Sitara Rao

This week, my Clinical Immersion team shadowed anesthesiologists mainly in the operating room. We had the chance to observe a vast variety of surgical cases spanning so many different areas of medicine. In doing so, we started to get a feel for how anesthesiologists work to adapt to the differing needs of surgical teams, different types of operations, and the differing medical conditions of their patients. While much of our week was spent generally learning about the OR and the anesthesiologists’ role there, we also started to take notice of how they interact with devices such as infusion pumps and monitors, how they craft workarounds to broken or ineffective devices, and their mental workflows as they make clinical decisions. Also interesting about this week was that Friday was the first day with new interns starting and resident classes turning over. We got to see how this change in roles affected staffing, communication, and productivity in the department.

Below are some designs that stood out to me during week 1:

Good Design: Scrub Machine

When entering the OR suites, everyone must be wearing a pair of hospital-cleaned OR scrubs. In order to acquire a pair, those entering the OR need have scrub credits loaded onto their ID card. They swipe their card in the scrub machine, which prompts them to pick a default scrub size if they haven’t already, then locates a correctly sized pair of scrubs if it is in the machine and reports its location to the user. The user then opens the door indicated by the screen, and only their scrubs are visible. If the size requested is not available, the user can cancel the request or pick another size.

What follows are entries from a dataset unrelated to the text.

**design/flow/config.mk**
```make
export PLATFORM = sky130hd
export DESIGN_NAME = mult_top
export DESIGN_NICKNAME = mult_top
export VERILOG_FILES = /design/flow/design.v
export SDC_FILE = /design/flow/constraint.sdc
export NUM_CORES = 4
export LEC_CHECK = 1
export CORE_UTILIZATION = 30
```
**design/flow/constraint.sdc**
```tcl
current_design mult_top

set clk_period 8.9
set clk_io_pct 0.2

create_clock -name clk0 -period $clk_period [get_ports {clk}]

set non_clock_inputs [all_inputs -no_clocks]
set_input_delay [expr $clk_period * $clk_io_pct] -clock clk0 $non_clock_inputs
set_output_delay [expr $clk_period * $clk_io_pct] -clock clk0 [all_outputs]
```
**design/flow/design.v**
```verilog
`timescale 1ns / 1ps
module R4ABM2p16( x,y,p);
input [15:0] x,y;
output [31:0] p;
wire [7:0] sign_factor;
wire [16:0] p1;
assign sign_factor[0] = y[1] & y[0];
genvar i;
generate
	for ( i = 0; i < 16; i = i+1 )
		begin : pp_first 
		booth_R4ABM2 pp_pr(x[i],y[1],p1[i]);
		end
endgenerate
booth last_pp0(x[15],x[15],y[1],y[0],1'b0,p1[16]);
wire [16:0] p2;
assign sign_factor[1] = y[3] & (y[2] ^ y[1]);
genvar i1;
generate
	for ( i1 = 0; i1 < 14; i1 = i1+1 )
		begin : pp_second 
		booth_R4ABM2 pp_pr(x[i1],y[3],p2[i1]);
		end
endgenerate
genvar i10;
generate
	for ( i10 = 14; i10 < 16; i10 = i10+1 )
		begin : pp_second_exact 
		booth pp_pr(x[i10],x[i10-1],y[3],y[2],y[1],p2[i10]);
		end
endgenerate
booth last_pp1(x[15],x[15],y[3],y[2],y[1],p2[16]);
wire [16:0] p3;
assign sign_factor[2] = y[5] & (y[4] ^ y[3]);
genvar i2;
generate
	for ( i2 = 0; i2 < 12; i2 = i2+1 )
		begin : pp_third 
		booth_R4ABM2 pp_pr(x[i2],y[5],p3[i2]);
		end
endgenerate
genvar j21;
generate
	for ( j21 = 12; j21 < 16; j21 = j21+1 )
		begin : pp_third_exact 
		booth pp_pr(x[j21],x[j21-1],y[5],y[4],y[3],p3[j21]);
		end
endgenerate
booth last_pp2(x[15],x[15],y[5],y[4],y[3],p3[16]);
wire [16:0] p4;
assign sign_factor[3] = y[7] & (y[6] ^ y[5]);
genvar i3;
generate
	for ( i3 = 0; i3 < 10; i3 = i3+1 )
		begin : pp_fourth 
		booth_R4ABM2 pp_pr(x[i3],y[7],p4[i3]);
		end
endgenerate
genvar j3;
generate
	for ( j3 = 10; j3 < 16; j3 = j3+1 )
		begin : pp_fourth_exact 
		booth pp_pr(x[j3],x[j3-1],y[7],y[6],y[5],p4[j3]);
		end
endgenerate
booth last_pp3(x[15],x[15],y[7],y[6],y[5],p4[16]);
wire [16:0] p5;
assign sign_factor[4] = y[9] & (y[8] ^ y[7]);
genvar i4;
generate
	for ( i4 = 0; i4 < 8; i4 = i4+1 )
		begin : pp_fifth 
		booth_R4ABM2 pp_pr(x[i4],y[9],p5[i4]);
		end
endgenerate
genvar j4;
generate
	for ( j4 = 8; j4 < 16; j4 = j4+1 )
		begin : pp_fifth_exact 
		booth pp_pr(x[j4],x[j4-1],y[9],y[8],y[7],p5[j4]);
		end
endgenerate
booth last_pp4(x[15],x[15],y[9],y[8],y[7],p5[16]);
wire [16:0] p6;
assign sign_factor[5] = y[11] & (y[10] ^ y[9]);
genvar i5;
generate
	for ( i5 = 0; i5 < 6; i5 = i5+1 )
		begin : pp_sixt
		booth_R4ABM2 pp_pr(x[i5],y[11],p6[i5]);
		end
endgenerate
genvar j5;
generate
	for ( j5 = 6; j5 < 16; j5 = j5+1 )
		begin : pp_sixt_exact 
		booth pp_pr(x[j5],x[j5-1],y[11],y[10],y[9],p6[j5]);
		end
endgenerate
booth last_pp5(x[15],x[15],y[11],y[10],y[9],p6[16]);
wire [16:0] p7;
assign sign_factor[6] = y[13] & (y[12] ^ y[11]);
genvar i6;
generate
	for ( i6 = 0; i6 < 4; i6 = i6+1 )
		begin : pp_seven
		booth_R4ABM2 pp_pr(x[i6],y[13],p7[i6]);
		end
endgenerate
genvar j6;
generate
	for ( j6 = 4; j6 < 16; j6 = j6+1 )
		begin : pp_seven_exact 
		booth pp_pr(x[j6],x[j6-1],y[13],y[12],y[11],p7[j6]);
		end
endgenerate
booth last_pp6(x[15],x[15],y[13],y[12],y[11],p7[16]);
wire [16:0] p8;
assign sign_factor[7] = y[15] & (y[14] ^ y[13]);
genvar i7;
generate
	for ( i7 = 0; i7 < 2; i7 = i7+1 )
		begin : pp_eight
		booth_R4ABM2 pp_pr(x[i7],y[15],p8[i7]);
		end
endgenerate
genvar j7;
generate
	for ( j7 = 2; j7 < 16; j7 = j7+1 )
		begin : pp_eight_exact 
		booth pp_pr(x[j7],x[j7-1],y[15],y[14],y[13],p8[j7]);
		end
endgenerate
booth last_pp7(x[15],x[15],y[15],y[14],y[13],p8[16]);
wire [7:0] E_MSB;
wire E_MSB0_neg;
not xn1(E_MSB[0],p1[16]);
not xn2(E_MSB[1],p2[16]);
not xn3(E_MSB[2],p3[16]);
not xn4(E_MSB[3],p4[16]);
not xn5(E_MSB[4],p5[16]);
not xn6(E_MSB[5],p6[16]);
not xn7(E_MSB[6],p7[16]);
not xn8(E_MSB[7],p8[16]);
not n1(E_MSB0_neg,E_MSB[0]);
wire [16:0] sum00_FA;
wire [16:0] carry00_FA;
wire [2:0] sum00_HA;
wire [2:0] carry00_HA;
wire [2:0] tmp001_HA;
wire [2:0] tmp002_HA;
assign tmp001_HA = {1'b1,p1[3],p1[0]};
assign tmp002_HA = {p3[16],p2[1],sign_factor[0]};
genvar i000;
generate
	for (i000 = 0; i000 < 3; i000 = i000 + 1)
		begin : pp_had000
		HAd pp_had(tmp001_HA[i000],tmp002_HA[i000],carry00_HA[i000],sum00_HA[i000]);
		end
endgenerate
wire [16:0] tmp001_FA;
wire [16:0] tmp002_FA;
wire [16:0] tmp003_FA;
assign tmp001_FA = {E_MSB[0],E_MSB0_neg,E_MSB0_neg, p1[16:4],p1[2]};
assign tmp002_FA = {E_MSB[1],p2[16:2],p2[0]};
assign tmp003_FA = {p3[16:0],sign_factor[1]};
genvar i001;
generate
	for (i001 = 0; i001 < 17; i001 = i001 + 1)
		begin : pp_fad00
		FAd pp_fad(tmp001_FA[i001],tmp002_FA[i001], tmp003_FA[i001], carry00_FA[i001],sum00_FA[i001]);
		end
endgenerate
wire [15:0] sum01_FA;
wire [15:0] carry01_FA;
wire [3:0] sum01_HA;
wire [3:0] carry01_HA;
wire [3:0] tmp011_HA;
wire [3:0] tmp012_HA;
assign tmp011_HA = {1'b1,E_MSB[4],p4[3],p4[0]};
assign tmp012_HA = {p6[16:15],p5[1],sign_factor[3]};
genvar i010;
generate
	for (i010 = 0; i010 < 4; i010 = i010 + 1)
		begin : pp_had01
		HAd pp_had(tmp011_HA[i010],tmp012_HA[i010],carry01_HA[i010],sum01_HA[i010]);
		end
endgenerate
wire [15:0] tmp011_FA;
wire [15:0] tmp012_FA;
wire [15:0] tmp013_FA;
assign tmp011_FA = {1'b1,E_MSB[3],p4[16:4],p4[2]};
assign tmp012_FA = {p5[16:2],p5[0]};
assign tmp013_FA = {p6[14:0],sign_factor[4]};
genvar i011;
generate
	for (i011 = 0; i011 < 16; i011 = i011 + 1)
		begin : pp_fad01
		FAd pp_fad(tmp011_FA[i011],tmp012_FA[i011], tmp013_FA[i011], carry01_FA[i011],sum01_FA[i011]);
		end
endgenerate
wire  sum02_FA;
wire  carry02_FA;
wire [16:0] sum02_HA;
wire [16:0] carry02_HA;
FAd f020(p7[2],p8[0],sign_factor[7],carry02_FA,sum02_FA);
wire [16:0] tmp021_HA;
wire [16:0] tmp022_HA;
assign tmp021_HA = {1'b1,E_MSB[6],p7[16:3],p7[0]};
assign tmp022_HA = {p8[16:1],sign_factor[6]};
genvar i020;
generate
	for (i020 = 0; i020  < 17; i020  = i020  + 1)
		begin : pp_had02
		HAd pp_had(tmp021_HA[i020],tmp022_HA[i020],carry02_HA[i020],sum02_HA[i020]);
		end
endgenerate
wire [16:0] sum10_FA;
wire [16:0] carry10_FA;
wire [3:0] sum10_HA;
wire [3:0] carry10_HA;
HAd h100(p1[1],carry00_HA[0],carry10_HA[0],sum10_HA[0]);
HAd h101(sum00_HA[1],carry00_FA[0],carry10_HA[1],sum10_HA[1]);
HAd h102(sum00_FA[2],carry00_FA[1],carry10_HA[2],sum10_HA[2]);
HAd h103(1'b1,sum01_FA[13],carry10_HA[3],sum10_HA[3]);
wire[16:0] tmp100;
wire[16:0] tmp101;
wire[16:0] tmp102;
assign tmp100 = { E_MSB[2],sum00_HA[2],sum00_FA[16:3],sum00_FA[1]};
assign tmp101 = {carry00_HA[2],carry00_FA[16:2],carry00_HA[1]};
assign tmp102 = {sum01_FA[12:1],sum01_HA[1],sum01_FA[0],p4[1],sum01_HA[0],sign_factor[2]};
genvar i11;
generate
	for(i11 = 0; i11 < 17; i11 = i11 +1 )
		begin : pp_fad10
		FAd pp_fad(tmp100[i11],tmp101[i11],tmp102[i11],carry10_FA[i11],sum10_FA[i11]);
		end
endgenerate
wire [13:0] sum11_FA;
wire [13:0] carry11_FA;
wire [6:0] sum11_HA;
wire [6:0] carry11_HA;   
wire[6:0] tmp100_HA;
wire[6:0] tmp101_HA;
assign tmp100_HA = {E_MSB[7],sum02_HA[16:14],carry01_FA[4],carry01_FA[2],carry01_HA[1]};
assign tmp101_HA = {carry02_HA[16:13],sum02_FA,sum02_HA[0],sign_factor[5]};
genvar i12;
generate
	for(i12 = 0; i12 < 7; i12 = i12 +1 )
		begin : pp_had11
		HAd pp_had(tmp100_HA[i12],tmp101_HA[i12],carry11_HA[i12],sum11_HA[i12]);
		end
endgenerate
wire[13:0] tmp110_FA;
wire[13:0] tmp111_FA;
wire[13:0] tmp112_FA;
assign tmp110_FA = {carry01_HA[3:2],carry01_FA[15:5],carry01_FA[3]};
assign tmp111_FA = {sum02_HA[13:1],p7[1]};
assign tmp112_FA = {carry02_HA[12:1],carry02_FA,carry02_HA[0]};
genvar i13;
generate
	for(i13 = 0; i13 < 14; i13 = i13 +1 )
		begin : pp_fad12
		FAd pp_fad(tmp110_FA[i13],tmp111_FA[i13],tmp112_FA[i13],carry11_FA[i13],sum11_FA[i13]);
		end
endgenerate
wire [20:0] sum20_FA;
wire [20:0] carry20_FA;
wire [7:0] sum20_HA;
wire [7:0] carry20_HA; 
wire[7:0] tmp200_HA;
wire[7:0] tmp201_HA;
assign tmp200_HA = {sum11_HA[6:4],sum10_FA[3],sum10_FA[1],sum10_HA[2],sum10_FA[0],sum00_FA[0]};
assign tmp201_HA = {carry11_HA[5:3],carry10_FA[2],carry10_HA[2],carry10_FA[0],carry10_HA[1],carry10_HA[0]};
genvar i20;
generate
	for(i20 = 0; i20 < 8; i20 = i20 +1 )
		begin : pp_had20 
		HAd pp_had(tmp200_HA[i20],tmp201_HA[i20],carry20_HA[i20],sum20_HA[i20]);
		end
endgenerate
wire[20:0] tmp200_FA;
wire[20:0] tmp201_FA;
wire[20:0] tmp202_FA;
assign tmp200_FA = {1'b1,E_MSB[5],sum01_HA[3:2],sum01_FA[15:14],sum10_HA[3],sum10_FA[16:4],sum10_FA[2]};
assign tmp201_FA = {sum11_HA[3],sum11_FA[13:10],carry10_HA[3],carry10_FA[16:3],carry10_FA[1]};
assign tmp202_FA = {carry11_FA[13:9],sum11_FA[9:1],sum11_HA[2],sum11_FA[0],sum11_HA[1],carry01_FA[1],sum11_HA[0],carry01_FA[0],carry01_HA[0]};
genvar i21;
generate
	for(i21 = 0; i21 < 21; i21 = i21 +1 )
		begin : pp_fad20
		FAd pp_fad(tmp200_FA[i21],tmp201_FA[i21],tmp202_FA[i21],carry20_FA[i21],sum20_FA[i21]);
		end
endgenerate
wire [11:0] sum30_FA;
wire [11:0] carry30_FA;
wire [16:0] sum30_HA;
wire [16:0] carry30_HA; 
wire[16:0] tmp300_HA;
wire[16:0] tmp301_HA;
assign tmp300_HA = {carry11_HA[6],sum20_HA[7:5] ,sum20_FA[20:16],sum20_FA[4],sum20_FA[2:1],sum20_HA[4],sum20_FA[0],sum20_HA[3:2],sum10_HA[1]};
assign tmp301_HA = {carry20_HA[7:5],carry20_FA[20:15],carry20_FA[3],carry20_FA[1],carry20_HA[4],carry20_FA[0],carry20_HA[3:0]};
genvar i30;
generate
	for(i30 = 0; i30 < 17; i30 = i30 +1 )
		begin : pp_had30
		HAd pp_had(tmp300_HA[i30],tmp301_HA[i30],carry30_HA[i30],sum30_HA[i30]);
		end
endgenerate
wire[11:0] tmp300_FA;
wire[11:0] tmp301_FA;
wire[11:0] tmp302_FA;
assign tmp300_FA = {sum20_FA[15:5],sum20_FA[3]};
assign tmp301_FA = {carry20_FA[14:4],carry20_FA[2]};
assign tmp302_FA = {carry11_FA[8:1],carry11_HA[2],carry11_FA[0],carry11_HA[1:0]};
genvar i31;
generate
	for(i31 = 0; i31 < 12; i31 = i31 +1 )
		begin : pp_fad31
		FAd pp_fad(tmp300_FA[i31],tmp301_FA[i31], tmp302_FA[i31], carry30_FA[i31],sum30_FA[i31]);
		end
endgenerate
wire [31:0] tmp_ADD1;
wire [31:0] tmp_ADD2;
assign tmp_ADD1 = {sum30_HA[15:8],sum30_FA[11:1],sum30_HA[7],sum30_FA[0],sum30_HA[6:1],sum20_HA[1],sum30_HA[0],sum20_HA[0],sum10_HA[0],sum00_HA[0]}; 
assign tmp_ADD2 = {carry30_HA[14:8],carry30_FA[11:1],carry30_HA[7],carry30_FA[0],carry30_HA[6:1],1'b0,carry30_HA[0],4'b0}; 
assign p = tmp_ADD1 + tmp_ADD2;
endmodule
module booth(a1,a0,b2,b1,b0,p);
	input a1,a0,b2,b1,b0;
	output p;
    wire [1:0] k;
    assign k[0] = (b1 ^ b0) & (b2 ^ a1);
    assign k[1] = (~(b1 ^ b0)) & (b2 ^ b1) & (b2 ^ a0);
    assign p = k[0] | k[1];
endmodule
module booth_R4ABM2(a0,b2,p);
	input a0,b2;
	output p;
    assign p = b2 ^ a0;
endmodule
module HAd(a,b,c,s);
	input a,b;
	output c,s;
	xor x1(s,a,b);
	and a1(c,a,b);
endmodule
module FAd(a,b,c,cy,sm);
	input a,b,c;
	output cy,sm;
	wire x,y,z;
	xor x1(x,a,b);
	xor x2(sm,x,c);
	and a1(y,a,b);
	and a2(z,x,c);
	or o1(cy,y,z);
endmodule
module FA(a,b,c,cy,sm);
	input a,b,c;
	output cy,sm;
	wire x,y,z;
	xor x1(x,a,b);
	xor x2(sm,x,c);
	and a1(y,a,b);
	and a2(z,x,c);
	or o1(cy,y,z);
endmodule
module carry_lookahead_adder
  #(parameter WIDTH = 16)
  (
   input [WIDTH-1:0] i_add1,
   input [WIDTH-1:0] i_add2,
   output [WIDTH:0]  o_result
   );
  wire [WIDTH:0]     w_C;
  wire [WIDTH-1:0]   w_G, w_P, w_SUM;
  genvar  ii;
  generate
    for (ii=0; ii<WIDTH; ii=ii+1) 
      begin
        FA full_adder_inst
            ( 
              .a(i_add1[ii]),
              .b(i_add2[ii]),
              .c(w_C[ii]),
              .sm(w_SUM[ii]),
              .cy()
              );
      end
  endgenerate
  genvar             jj;
  generate
    for (jj=0; jj<WIDTH; jj=jj+1) 
      begin
        assign w_G[jj]   = i_add1[jj] & i_add2[jj];
        assign w_P[jj]   = i_add1[jj] | i_add2[jj];
        assign w_C[jj+1] = w_G[jj] | (w_P[jj] & w_C[jj]);
      end
  endgenerate
  assign w_C[0] = 1'b0;  
  assign o_result = {w_C[WIDTH], w_SUM};    
endmodule  
`timescale 1ns / 10ps
module mult_top(
    input clk,
    input  [15:0] x,
    input  [15:0] y,
    output reg [31:0] p_out
    );
    wire [31:0] P_vec;
    reg [15:0] X_vec;
    reg [15:0] Y_vec;
    R4ABM2p16 mult(X_vec,Y_vec,P_vec); 
    always @(posedge clk) 
    begin
        p_out = P_vec;
        X_vec = x;
        Y_vec = y;
    end
endmodule 
```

When the user is done in the OR and is ready to have their scrubs cleaned, they must return them in the scrub receptacle machine in order to have their credits reloaded so they can request their next pair of clean scrubs.

I like this design because I think the credit system holds people accountable for the scrubs they take and prevents waste from people misplacing or not returning scrubs. In my short experience with using the machine, it is reliable– I have never requested a size and received a different size (though my preferred size has been unavailable on some days, but that is a stocking/supply issue rather than one with the actual device). The instructions are also quite clear and intuitive. There is a sign to swipe your ID, and once you do that, each prompt is short and easy to follow. The whole process from swipe to retrieving scrubs takes about 30 seconds. The machine also keeps the scrubs very organized and clean because the user can only access their pair of scrubs.

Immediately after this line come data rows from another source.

==> design/flow/design.v <==
module sar_logic_10bit (
    input  wire         clk,             
    input  wire         rst_n,           
    input  wire         comparator_out,  
    output reg  [9:0]   D,               
    output reg          sample_clk,      
    output reg          reg_clk,         
    output reg          EOC              
);
    reg [3:0] counter;     
    reg [9:0] seq;         
    always @(posedge clk or negedge rst_n) begin
        if (!rst_n) begin
            counter     <= 0;
            seq         <= 10'b1000_0000_00;  
            D           <= 10'b0000_0000_00;
            sample_clk  <= 1'b1;
            reg_clk     <= 1'b0;
            EOC         <= 1'b0;
        end else begin
            case (counter)
                0: begin
                    sample_clk <= 1'b1; 
                    reg_clk    <= 1'b0;
                    D          <= 10'b0000_0000_00;
                    seq        <= 10'b1000_0000_00;
                    counter    <= counter + 1;
                    EOC        <= 0;
                end
                1,2,3,4,5,6,7,8,9,10: begin
                    sample_clk <= 1'b0;
                    D <= (D & ~seq) | (comparator_out ? seq : 10'b0);
                    seq <= seq >> 1;
                    counter <= counter + 1;
                    reg_clk <= 0;
                    EOC <= 0;
                end
                11: begin
                    reg_clk <= 1;
                    EOC     <= 1;    
                    counter <= 0;    
                end
            endcase
        end
    end
endmodule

Bad Design: Tubing. EVERYWHERE.

Photo 1b. was taken in between surgical cases. There is usually a lot more clutter during an operation. All this tubing and wiring comes from IVs, fluid bags, breathing tubes, monitoring equipment, and other necessary attachment points between the patient and anesthesiology equipment. Since no two cases are the same, the attachments that are required can vary quite a lot based on complexity of the case; the more complex the case, the more connection points, tubing, and clutter at the anesthesia station. We were told that the level of clutter this produces is mostly dependent on how organizationally minded the anesthesiologist is. When disorganized, these attachments can cause tangles, confusion as to what is what, tripping, and even dropping things while rearranging/accessing parts. These may seem like minor annoyances, but even distractions and nuisances in the OR can have consequences.

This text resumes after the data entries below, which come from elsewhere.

File: design/flow/config.mk
export PLATFORM = sky130hd
export DESIGN_NAME = led_blinker
export DESIGN_NICKNAME = led_blinker
export VERILOG_FILES = /design/flow/design.v
export SDC_FILE = /design/flow/constraint.sdc
export NUM_CORES = 4
export LEC_CHECK = 1
export CORE_AREA = 10 10 70 70
export DIE_AREA = 0 0 80 80
File: design/flow/constraint.sdc
current_design led_blinker

set clk_period 4.1
set clk_io_pct 0.2

create_clock -name clk0 -period $clk_period [get_ports {clk}]

set non_clock_inputs [all_inputs -no_clocks]
set_input_delay [expr $clk_period * $clk_io_pct] -clock clk0 $non_clock_inputs
set_output_delay [expr $clk_period * $clk_io_pct] -clock clk0 [all_outputs]
File: design/flow/design.v
module led_blinker (
    input wire clk,
    output reg led
);
    reg [15:0] counter;
    initial begin
        counter = 0;
        led = 0;
    end
    always @(posedge clk) begin
        if (counter == 16'hFFFF) begin
            counter <= 0;
            led <= ~led;  
        end else begin
            counter <= counter + 1;
        end
    end
endmodule
File: design/flow/run.sh
#!/bin/bash
# OpenROAD 26Q1-2900-gdf79404cd8, Yosys 0.63+post, stock flow scripts
make -C /OpenROAD-flow-scripts/flow DESIGN_CONFIG=/design/flow/config.mk WORK_HOME=/design/flow/orfs finish
==> flow_summary_export.csv <==
group,metric,value,unit
placement,dp_hpwl,827.8,um
power,p_leak,0.2871,nW
logic_synthesis,xor_share,0.1438,
finish,drive_gt1_frac,0.07595,
clock_tree,cts_inserted_buffers,3,
drt,highest_layer,"met4",
logic_synthesis,synth_warnings,1,
logic_synthesis,topCombFamilyByArea,"simple AND/OR/NAND/NOR gates",
critical_path,crit_buf_inv,1,
drt,firstDrtPassIters,4,
global_route,overflow,0,
drt,antenna_left,0,
critical_path,reg2regPathDepth,4,
logic_synthesis,netlist_area,730.7,um^2
drt,wl_met3,66,um
drt,vias,542,
placement,io_buffers,1,
drt,wl_met1,570,um
sta,whs,0.4598,ns
sta,drv_slew,0,
outcome,outcome,"completed",
logic_synthesis,ff_type,"dfxtp_1",
drt,wl_per_cell,8.928,um
logic_synthesis,async_reset_ff_frac,0,
clock_tree,clockBufferDepth,2,
critical_path,path_class,"register to output port",
logic_synthesis,synth-edff-count,1,
sta,finalSetupViolCount,0,
sta,worst_slew_pin_slew,0.4256,ns
sta,finalHoldViolCount,0,
logic_synthesis,yosys.area.top_type,"dfxtp_1",
clock_tree,cts.clk_slew.worst_paths,0.08,ns
critical_path,critPathMaxFanout,2,
clock_tree,numClockSinks,17,
drt,dr_wl_met2,465,um
critical_path,cp_num_cells,1,
placement,place_inst,121,
logic_synthesis,synth.most_common_cell,"dfxtp_1",
drt,drc,0,
logic_synthesis,ys_cells,78,
critical_path,crit_path_max_incr_delay,0.46,ns
drt,routed_via_density,4.336,
critical_path,cp.arrival,1.09,ns
critical_path,critPathLaunchType,"register",
floorplan,fp_util,0.2139,
clock_tree,cts_tree,"done",
drt,diodes,0,
sta,fin_crit,1.914,ns
drt,wl,1116,um
logic_synthesis,fa_ha_area_frac,0.01712,
floorplan,ios,2,
job,tool_warnings,25,
sta,rsz0062_at_grt,"no",
floorplan,num_rows,21,
sta,final.period_utilization,0.4669,
logic_synthesis,ys_types,25,
logic_synthesis,compound_area_frac,0.03596,
clock_tree,root_buffer,"clkbuf_4",
job,max_cap_viol_count,0,
critical_path,crit_path_end_kind,"output port",
global_route,grt_antenna_before_repair,0,
logic_synthesis,ys.flops,17,
logic_synthesis,top_area_frac,0.4384,
sta,skew,0.004135,ns
global_route,grt_usage,0.03468,
floorplan,core-area,0.003416,mm^2
sta,fin_tns_setup,0,ns
clock_tree,cts_setup_buffers,0,
power,power.density,309.0,mW/mm^2
logic_synthesis,synth_chip_area,730.7,um^2
logic_synthesis,common_cells,"dfxtp_1, nor2_1, nand4_1, xnor2_1, xor2_1",
critical_path,cp_top_family,"buffers and inverters",
logic_synthesis,mux_share,0,
logic_synthesis,netlist_instances,78,
critical_path,crit_required,3.28,ns
global_route,grt_pass1_vias,428,
clock_tree,h-tree-depth,1,
placement,gp_congestion,0.8247,
finish,finalInstanceArea,809.5,um^2
sta,max_freq,522.4,MHz
global_route,grt_pass1_wl,1863,um
logic_synthesis,ys_top_cells_by_area,"dfxtp_1, xnor2_1, xor2_1",
critical_path,slowest_stage,"clkdlybuf4s50_1",
finish,area_delta_synth_final,10.79,%
logic_synthesis,ys_seq_share,0.4795,
finish,finalNonFillerCells,125,
clock_tree,cts-resized-gates,0,
critical_path,path_cells,"clkdlybuf4s50_1",
logic_synthesis,yosys.area_share.simple,0.2928,
power,ir_drop,0.1043,mV
global_route,grt_start_max_net_pins,10,
hold_path,min_path_type,"register to register",
clock_tree,hold_buffers,0,
floorplan,die_w,80,um
hold_path,min_path_cells,1,
placement,place_area,783.3,um^2
drt,drtIter0Drc,64,
logic_synthesis,synth.avg_cell_area,9.368,um^2
clock_tree,clock_latency,0.28,ns
floorplan,dieArea,0.006400,mm^2
floorplan,die_y,80,um
sta,slew_headroom,0.7147,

This lack of structure seemed to me in stark contrast to the organization of the rest of the OR. Generally speaking, OR equipment has its place: sterilized surgical tools are laid out in trays, cabinets are clear and labeled with their contents, and usually it is quick for a trained eye to find and get to things. With anesthesia equipment, that is not always the case when there are tubes and cords in the way of what the anesthesiologist is trying to get to. I watched people juggle fluid bags trying to access another one, accidentally jostle a tube connected to the patient when trying to give a drug bolus, and heard unprompted complaints from several disgruntled anesthesiologists about how frustrated they were with the tubing and wiring mess in front of them.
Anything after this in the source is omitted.